#### [PROBLEM STATEMENT]
For the records below, print the lines from the line with "-- run 2: critical" through the line with "state_o[0]$_SDFFE_PP0P_ | 180 |" exactly as written; include both end lines and exclude the rest.

[Collected data entries]

::::

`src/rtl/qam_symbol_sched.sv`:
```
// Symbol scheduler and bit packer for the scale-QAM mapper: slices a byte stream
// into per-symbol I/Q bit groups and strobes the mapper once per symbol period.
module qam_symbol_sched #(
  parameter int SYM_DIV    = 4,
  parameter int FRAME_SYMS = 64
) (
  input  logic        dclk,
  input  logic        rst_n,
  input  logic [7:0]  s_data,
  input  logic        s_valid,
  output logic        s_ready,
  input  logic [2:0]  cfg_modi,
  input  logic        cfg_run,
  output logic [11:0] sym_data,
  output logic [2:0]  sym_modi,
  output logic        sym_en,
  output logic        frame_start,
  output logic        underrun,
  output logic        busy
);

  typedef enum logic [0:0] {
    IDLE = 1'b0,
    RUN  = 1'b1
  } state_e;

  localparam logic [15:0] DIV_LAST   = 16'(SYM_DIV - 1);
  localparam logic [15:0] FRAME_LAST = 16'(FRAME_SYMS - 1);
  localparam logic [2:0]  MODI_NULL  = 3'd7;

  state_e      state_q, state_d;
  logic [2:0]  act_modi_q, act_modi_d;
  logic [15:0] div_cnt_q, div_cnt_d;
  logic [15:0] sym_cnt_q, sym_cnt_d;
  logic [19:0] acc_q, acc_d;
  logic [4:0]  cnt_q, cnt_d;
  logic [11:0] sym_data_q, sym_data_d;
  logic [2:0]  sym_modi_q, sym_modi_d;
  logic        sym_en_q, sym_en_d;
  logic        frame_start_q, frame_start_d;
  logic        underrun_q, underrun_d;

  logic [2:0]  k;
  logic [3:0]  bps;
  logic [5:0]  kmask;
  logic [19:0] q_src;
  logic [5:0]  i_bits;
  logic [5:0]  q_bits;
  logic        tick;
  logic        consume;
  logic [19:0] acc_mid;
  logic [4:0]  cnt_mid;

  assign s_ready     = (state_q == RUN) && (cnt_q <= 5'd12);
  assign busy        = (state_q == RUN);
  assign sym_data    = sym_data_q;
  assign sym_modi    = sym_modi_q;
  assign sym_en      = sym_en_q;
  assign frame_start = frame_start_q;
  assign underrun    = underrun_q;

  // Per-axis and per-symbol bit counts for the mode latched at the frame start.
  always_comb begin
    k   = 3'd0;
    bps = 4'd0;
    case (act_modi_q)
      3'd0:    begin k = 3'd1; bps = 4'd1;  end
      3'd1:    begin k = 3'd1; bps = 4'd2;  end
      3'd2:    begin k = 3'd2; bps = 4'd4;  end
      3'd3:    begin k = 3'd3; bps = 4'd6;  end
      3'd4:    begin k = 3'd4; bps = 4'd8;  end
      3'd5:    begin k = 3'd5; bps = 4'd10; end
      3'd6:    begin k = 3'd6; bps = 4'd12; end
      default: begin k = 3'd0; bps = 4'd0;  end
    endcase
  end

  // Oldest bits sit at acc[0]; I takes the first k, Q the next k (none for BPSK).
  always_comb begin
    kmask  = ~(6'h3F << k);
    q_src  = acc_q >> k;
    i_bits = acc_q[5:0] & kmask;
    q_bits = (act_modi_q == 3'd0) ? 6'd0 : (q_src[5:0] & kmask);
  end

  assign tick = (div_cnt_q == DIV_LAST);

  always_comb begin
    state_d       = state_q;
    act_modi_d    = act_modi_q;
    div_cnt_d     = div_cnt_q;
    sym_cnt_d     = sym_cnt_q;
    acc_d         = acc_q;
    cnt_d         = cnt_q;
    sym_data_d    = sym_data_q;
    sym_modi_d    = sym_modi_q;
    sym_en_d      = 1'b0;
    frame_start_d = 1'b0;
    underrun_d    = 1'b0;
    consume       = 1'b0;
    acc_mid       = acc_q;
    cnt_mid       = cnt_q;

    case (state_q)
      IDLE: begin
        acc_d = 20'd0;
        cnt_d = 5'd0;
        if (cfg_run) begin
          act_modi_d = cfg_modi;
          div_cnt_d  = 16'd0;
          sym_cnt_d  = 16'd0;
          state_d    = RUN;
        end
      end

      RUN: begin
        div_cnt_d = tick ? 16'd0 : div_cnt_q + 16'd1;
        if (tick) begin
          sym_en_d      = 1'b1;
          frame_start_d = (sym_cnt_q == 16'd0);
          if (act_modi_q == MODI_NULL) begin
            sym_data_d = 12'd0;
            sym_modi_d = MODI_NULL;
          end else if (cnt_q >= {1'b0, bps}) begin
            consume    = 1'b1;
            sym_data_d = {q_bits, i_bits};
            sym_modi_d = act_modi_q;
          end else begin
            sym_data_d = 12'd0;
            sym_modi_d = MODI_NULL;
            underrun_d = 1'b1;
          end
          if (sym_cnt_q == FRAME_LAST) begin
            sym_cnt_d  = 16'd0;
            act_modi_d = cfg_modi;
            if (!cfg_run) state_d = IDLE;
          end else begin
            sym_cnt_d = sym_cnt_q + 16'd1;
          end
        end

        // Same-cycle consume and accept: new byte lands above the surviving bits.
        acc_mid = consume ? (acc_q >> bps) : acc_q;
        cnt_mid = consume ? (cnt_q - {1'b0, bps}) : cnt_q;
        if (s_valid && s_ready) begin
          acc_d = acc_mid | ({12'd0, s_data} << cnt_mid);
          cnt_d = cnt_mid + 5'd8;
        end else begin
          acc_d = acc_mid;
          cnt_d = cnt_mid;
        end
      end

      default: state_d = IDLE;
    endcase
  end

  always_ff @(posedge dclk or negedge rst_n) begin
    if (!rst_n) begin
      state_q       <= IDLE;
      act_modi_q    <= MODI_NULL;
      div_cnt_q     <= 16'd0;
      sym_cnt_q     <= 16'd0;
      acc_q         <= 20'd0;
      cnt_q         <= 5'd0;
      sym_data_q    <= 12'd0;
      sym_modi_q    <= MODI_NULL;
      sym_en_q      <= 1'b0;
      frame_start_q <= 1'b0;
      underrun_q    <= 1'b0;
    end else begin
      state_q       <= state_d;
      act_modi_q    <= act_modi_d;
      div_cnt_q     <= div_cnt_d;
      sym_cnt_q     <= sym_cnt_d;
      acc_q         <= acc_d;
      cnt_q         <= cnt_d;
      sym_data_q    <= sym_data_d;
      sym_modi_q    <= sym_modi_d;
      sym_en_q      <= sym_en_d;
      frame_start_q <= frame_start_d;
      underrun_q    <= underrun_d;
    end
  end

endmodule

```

::::

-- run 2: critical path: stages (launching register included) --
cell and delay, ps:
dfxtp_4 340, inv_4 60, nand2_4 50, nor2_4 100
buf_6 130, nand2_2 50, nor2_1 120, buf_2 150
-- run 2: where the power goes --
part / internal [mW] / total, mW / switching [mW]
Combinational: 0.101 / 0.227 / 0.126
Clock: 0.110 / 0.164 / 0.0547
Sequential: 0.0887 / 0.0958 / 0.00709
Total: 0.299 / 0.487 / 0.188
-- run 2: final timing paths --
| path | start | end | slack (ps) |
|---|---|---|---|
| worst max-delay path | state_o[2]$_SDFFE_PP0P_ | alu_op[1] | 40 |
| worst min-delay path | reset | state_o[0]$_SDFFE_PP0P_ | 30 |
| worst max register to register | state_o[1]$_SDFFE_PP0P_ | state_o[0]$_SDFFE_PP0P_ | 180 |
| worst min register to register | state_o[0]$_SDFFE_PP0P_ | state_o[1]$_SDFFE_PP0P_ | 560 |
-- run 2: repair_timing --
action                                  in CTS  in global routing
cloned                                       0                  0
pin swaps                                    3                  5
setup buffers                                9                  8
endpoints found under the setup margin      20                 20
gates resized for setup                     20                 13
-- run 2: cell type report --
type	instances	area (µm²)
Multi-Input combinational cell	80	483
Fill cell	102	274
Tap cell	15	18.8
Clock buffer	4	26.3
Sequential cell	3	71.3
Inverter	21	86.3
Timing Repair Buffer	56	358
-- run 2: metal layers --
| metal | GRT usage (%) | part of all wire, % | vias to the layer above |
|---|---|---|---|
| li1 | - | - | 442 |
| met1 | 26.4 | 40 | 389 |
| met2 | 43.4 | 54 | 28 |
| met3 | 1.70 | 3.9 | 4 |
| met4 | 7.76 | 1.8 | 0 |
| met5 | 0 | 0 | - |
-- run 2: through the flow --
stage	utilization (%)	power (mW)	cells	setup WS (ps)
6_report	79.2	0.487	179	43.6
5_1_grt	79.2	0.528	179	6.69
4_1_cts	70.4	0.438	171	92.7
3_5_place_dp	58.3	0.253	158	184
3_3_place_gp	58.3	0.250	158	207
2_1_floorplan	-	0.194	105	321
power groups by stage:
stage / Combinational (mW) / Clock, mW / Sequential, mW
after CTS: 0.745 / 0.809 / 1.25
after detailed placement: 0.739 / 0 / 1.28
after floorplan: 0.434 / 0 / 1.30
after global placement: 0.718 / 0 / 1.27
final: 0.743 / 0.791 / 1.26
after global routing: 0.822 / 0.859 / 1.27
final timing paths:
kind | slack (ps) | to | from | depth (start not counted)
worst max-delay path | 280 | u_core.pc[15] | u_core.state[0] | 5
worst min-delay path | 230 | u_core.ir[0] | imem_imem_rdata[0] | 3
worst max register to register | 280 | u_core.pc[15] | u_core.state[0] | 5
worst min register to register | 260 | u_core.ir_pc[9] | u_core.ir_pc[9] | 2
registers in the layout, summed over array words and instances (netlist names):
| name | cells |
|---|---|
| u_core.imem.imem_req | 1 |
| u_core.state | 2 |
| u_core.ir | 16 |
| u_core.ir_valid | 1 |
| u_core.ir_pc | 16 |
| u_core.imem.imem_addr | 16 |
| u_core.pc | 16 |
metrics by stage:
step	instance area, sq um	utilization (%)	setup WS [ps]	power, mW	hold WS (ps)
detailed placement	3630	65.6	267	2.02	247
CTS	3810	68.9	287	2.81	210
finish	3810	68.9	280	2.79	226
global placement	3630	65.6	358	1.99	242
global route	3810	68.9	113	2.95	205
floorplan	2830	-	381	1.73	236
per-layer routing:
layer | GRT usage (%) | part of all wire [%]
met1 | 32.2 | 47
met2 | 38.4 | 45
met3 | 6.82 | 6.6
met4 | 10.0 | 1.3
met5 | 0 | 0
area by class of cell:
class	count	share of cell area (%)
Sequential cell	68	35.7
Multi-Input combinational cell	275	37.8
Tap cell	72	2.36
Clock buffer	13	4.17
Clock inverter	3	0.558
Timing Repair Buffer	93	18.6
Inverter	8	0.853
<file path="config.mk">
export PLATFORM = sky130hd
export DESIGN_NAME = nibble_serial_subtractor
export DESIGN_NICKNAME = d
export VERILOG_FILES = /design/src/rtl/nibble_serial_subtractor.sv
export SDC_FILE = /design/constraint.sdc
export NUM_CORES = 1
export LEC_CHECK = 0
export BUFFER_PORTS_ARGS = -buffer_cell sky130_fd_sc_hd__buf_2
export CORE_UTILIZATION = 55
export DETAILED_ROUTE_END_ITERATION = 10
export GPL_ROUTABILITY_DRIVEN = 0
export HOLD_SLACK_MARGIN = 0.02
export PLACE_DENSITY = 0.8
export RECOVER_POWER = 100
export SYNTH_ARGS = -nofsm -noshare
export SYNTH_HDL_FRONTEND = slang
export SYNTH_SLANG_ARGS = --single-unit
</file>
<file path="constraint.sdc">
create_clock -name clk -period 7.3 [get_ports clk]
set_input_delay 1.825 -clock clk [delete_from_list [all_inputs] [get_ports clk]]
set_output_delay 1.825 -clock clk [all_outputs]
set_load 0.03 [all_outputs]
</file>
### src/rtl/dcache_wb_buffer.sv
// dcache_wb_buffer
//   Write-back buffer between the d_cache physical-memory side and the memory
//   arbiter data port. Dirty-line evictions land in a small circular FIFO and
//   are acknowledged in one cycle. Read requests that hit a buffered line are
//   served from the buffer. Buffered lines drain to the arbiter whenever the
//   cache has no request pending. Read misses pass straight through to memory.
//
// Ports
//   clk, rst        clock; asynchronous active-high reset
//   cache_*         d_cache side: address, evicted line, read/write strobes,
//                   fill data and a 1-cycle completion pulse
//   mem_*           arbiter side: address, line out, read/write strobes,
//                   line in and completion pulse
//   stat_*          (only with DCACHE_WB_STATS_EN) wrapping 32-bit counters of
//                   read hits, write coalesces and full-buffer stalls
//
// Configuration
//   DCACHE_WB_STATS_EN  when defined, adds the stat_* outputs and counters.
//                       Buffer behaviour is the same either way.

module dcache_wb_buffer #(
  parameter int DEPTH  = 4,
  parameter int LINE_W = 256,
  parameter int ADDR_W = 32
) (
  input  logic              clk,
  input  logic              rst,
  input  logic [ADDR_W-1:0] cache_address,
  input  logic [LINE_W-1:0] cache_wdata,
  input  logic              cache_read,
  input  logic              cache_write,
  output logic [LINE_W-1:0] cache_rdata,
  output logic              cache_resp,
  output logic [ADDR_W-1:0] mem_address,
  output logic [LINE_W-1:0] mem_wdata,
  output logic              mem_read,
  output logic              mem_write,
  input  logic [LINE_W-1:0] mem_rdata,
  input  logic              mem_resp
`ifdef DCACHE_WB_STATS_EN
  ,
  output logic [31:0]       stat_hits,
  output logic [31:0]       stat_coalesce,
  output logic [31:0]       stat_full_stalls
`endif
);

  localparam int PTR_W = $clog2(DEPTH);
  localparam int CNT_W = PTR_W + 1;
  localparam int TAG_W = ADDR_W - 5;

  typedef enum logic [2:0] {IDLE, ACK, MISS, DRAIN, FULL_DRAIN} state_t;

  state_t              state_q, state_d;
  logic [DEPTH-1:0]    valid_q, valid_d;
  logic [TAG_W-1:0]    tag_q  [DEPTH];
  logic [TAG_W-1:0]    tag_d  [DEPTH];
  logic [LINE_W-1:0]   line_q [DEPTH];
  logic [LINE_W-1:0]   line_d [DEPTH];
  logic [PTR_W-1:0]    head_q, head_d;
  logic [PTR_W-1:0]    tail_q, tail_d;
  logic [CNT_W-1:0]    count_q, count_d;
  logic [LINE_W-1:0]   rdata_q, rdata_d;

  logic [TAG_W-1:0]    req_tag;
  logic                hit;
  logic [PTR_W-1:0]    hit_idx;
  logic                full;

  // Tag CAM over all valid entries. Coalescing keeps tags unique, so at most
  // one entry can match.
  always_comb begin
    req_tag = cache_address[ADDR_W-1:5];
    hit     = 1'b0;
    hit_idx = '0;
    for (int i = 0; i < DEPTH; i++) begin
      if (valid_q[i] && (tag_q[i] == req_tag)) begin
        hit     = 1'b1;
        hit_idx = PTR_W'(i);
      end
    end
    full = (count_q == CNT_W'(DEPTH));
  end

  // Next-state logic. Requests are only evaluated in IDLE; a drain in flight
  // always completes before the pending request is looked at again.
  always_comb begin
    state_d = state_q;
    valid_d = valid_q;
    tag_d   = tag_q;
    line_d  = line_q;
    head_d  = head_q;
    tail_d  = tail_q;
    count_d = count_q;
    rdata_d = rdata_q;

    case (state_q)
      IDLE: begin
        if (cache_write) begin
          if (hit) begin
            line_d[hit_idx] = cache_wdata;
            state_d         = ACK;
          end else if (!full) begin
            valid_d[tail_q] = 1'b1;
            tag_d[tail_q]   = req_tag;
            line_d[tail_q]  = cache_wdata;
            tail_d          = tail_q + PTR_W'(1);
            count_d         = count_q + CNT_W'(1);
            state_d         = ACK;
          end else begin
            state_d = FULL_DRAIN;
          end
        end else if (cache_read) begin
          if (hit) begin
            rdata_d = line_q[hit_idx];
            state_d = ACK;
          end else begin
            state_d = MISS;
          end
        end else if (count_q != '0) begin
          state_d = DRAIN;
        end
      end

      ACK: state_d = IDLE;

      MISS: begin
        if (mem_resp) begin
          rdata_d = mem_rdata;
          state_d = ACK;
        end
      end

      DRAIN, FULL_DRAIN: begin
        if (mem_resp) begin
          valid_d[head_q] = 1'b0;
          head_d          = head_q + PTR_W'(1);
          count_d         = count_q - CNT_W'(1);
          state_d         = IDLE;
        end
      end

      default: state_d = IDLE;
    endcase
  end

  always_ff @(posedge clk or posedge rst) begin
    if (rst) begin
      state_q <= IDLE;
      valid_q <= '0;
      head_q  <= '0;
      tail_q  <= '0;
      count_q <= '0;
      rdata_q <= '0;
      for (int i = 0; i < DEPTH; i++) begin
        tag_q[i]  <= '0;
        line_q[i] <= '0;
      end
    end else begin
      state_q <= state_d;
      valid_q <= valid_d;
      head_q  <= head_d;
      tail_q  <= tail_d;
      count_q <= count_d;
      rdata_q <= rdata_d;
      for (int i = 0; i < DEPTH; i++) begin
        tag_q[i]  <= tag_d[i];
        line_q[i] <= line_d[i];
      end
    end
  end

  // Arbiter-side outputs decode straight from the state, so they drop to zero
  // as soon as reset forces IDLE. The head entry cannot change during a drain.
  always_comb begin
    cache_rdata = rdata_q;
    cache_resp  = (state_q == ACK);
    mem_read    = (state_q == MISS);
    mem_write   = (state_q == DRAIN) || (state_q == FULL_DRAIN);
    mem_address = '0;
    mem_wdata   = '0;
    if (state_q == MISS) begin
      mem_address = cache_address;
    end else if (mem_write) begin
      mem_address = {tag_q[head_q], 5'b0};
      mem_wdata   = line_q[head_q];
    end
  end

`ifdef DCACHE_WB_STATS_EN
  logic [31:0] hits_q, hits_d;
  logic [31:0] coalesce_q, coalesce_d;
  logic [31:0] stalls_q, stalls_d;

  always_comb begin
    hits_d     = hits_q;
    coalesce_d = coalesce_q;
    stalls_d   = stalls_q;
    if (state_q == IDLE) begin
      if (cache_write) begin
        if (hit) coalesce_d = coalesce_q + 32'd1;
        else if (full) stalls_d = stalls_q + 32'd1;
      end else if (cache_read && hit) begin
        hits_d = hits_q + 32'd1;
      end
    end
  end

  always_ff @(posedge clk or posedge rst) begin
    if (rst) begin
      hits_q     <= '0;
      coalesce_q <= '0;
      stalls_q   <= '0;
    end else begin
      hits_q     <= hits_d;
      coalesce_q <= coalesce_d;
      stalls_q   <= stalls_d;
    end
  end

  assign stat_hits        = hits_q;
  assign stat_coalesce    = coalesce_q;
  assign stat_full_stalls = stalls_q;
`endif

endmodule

::::

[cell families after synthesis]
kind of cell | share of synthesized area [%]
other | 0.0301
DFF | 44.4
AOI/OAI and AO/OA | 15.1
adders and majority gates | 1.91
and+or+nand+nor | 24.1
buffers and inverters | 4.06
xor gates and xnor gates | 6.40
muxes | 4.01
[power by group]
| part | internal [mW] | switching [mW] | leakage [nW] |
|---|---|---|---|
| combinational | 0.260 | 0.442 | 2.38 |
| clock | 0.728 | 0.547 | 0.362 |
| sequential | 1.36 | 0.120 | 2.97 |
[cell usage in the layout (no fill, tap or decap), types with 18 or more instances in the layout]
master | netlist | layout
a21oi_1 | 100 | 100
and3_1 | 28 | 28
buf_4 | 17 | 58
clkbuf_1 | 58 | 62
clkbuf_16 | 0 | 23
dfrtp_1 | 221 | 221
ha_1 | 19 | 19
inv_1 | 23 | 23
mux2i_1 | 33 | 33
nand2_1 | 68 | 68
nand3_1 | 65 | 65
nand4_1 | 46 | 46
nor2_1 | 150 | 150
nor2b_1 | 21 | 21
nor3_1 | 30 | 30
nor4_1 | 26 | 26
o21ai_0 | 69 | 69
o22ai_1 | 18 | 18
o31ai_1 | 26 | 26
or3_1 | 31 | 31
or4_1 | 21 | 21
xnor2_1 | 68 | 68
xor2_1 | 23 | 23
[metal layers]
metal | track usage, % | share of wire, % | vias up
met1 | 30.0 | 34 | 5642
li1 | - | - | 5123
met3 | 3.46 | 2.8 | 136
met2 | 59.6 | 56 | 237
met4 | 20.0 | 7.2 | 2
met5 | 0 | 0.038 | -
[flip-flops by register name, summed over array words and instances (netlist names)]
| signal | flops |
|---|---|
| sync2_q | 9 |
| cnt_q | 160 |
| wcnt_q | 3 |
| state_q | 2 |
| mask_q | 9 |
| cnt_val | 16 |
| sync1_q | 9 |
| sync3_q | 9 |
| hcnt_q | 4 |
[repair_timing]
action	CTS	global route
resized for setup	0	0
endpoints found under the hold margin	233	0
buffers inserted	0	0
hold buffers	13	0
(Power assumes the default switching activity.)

::::

#### [RESULT OF THE TASK]
-- run 2: critical path: stages (launching register included) --
cell and delay, ps:
dfxtp_4 340, inv_4 60, nand2_4 50, nor2_4 100
buf_6 130, nand2_2 50, nor2_1 120, buf_2 150
-- run 2: where the power goes --
part / internal [mW] / total, mW / switching [mW]
Combinational: 0.101 / 0.227 / 0.126
Clock: 0.110 / 0.164 / 0.0547
Sequential: 0.0887 / 0.0958 / 0.00709
Total: 0.299 / 0.487 / 0.188
-- run 2: final timing paths --
| path | start | end | slack (ps) |
|---|---|---|---|
| worst max-delay path | state_o[2]$_SDFFE_PP0P_ | alu_op[1] | 40 |
| worst min-delay path | reset | state_o[0]$_SDFFE_PP0P_ | 30 |
| worst max register to register | state_o[1]$_SDFFE_PP0P_ | state_o[0]$_SDFFE_PP0P_ | 180 |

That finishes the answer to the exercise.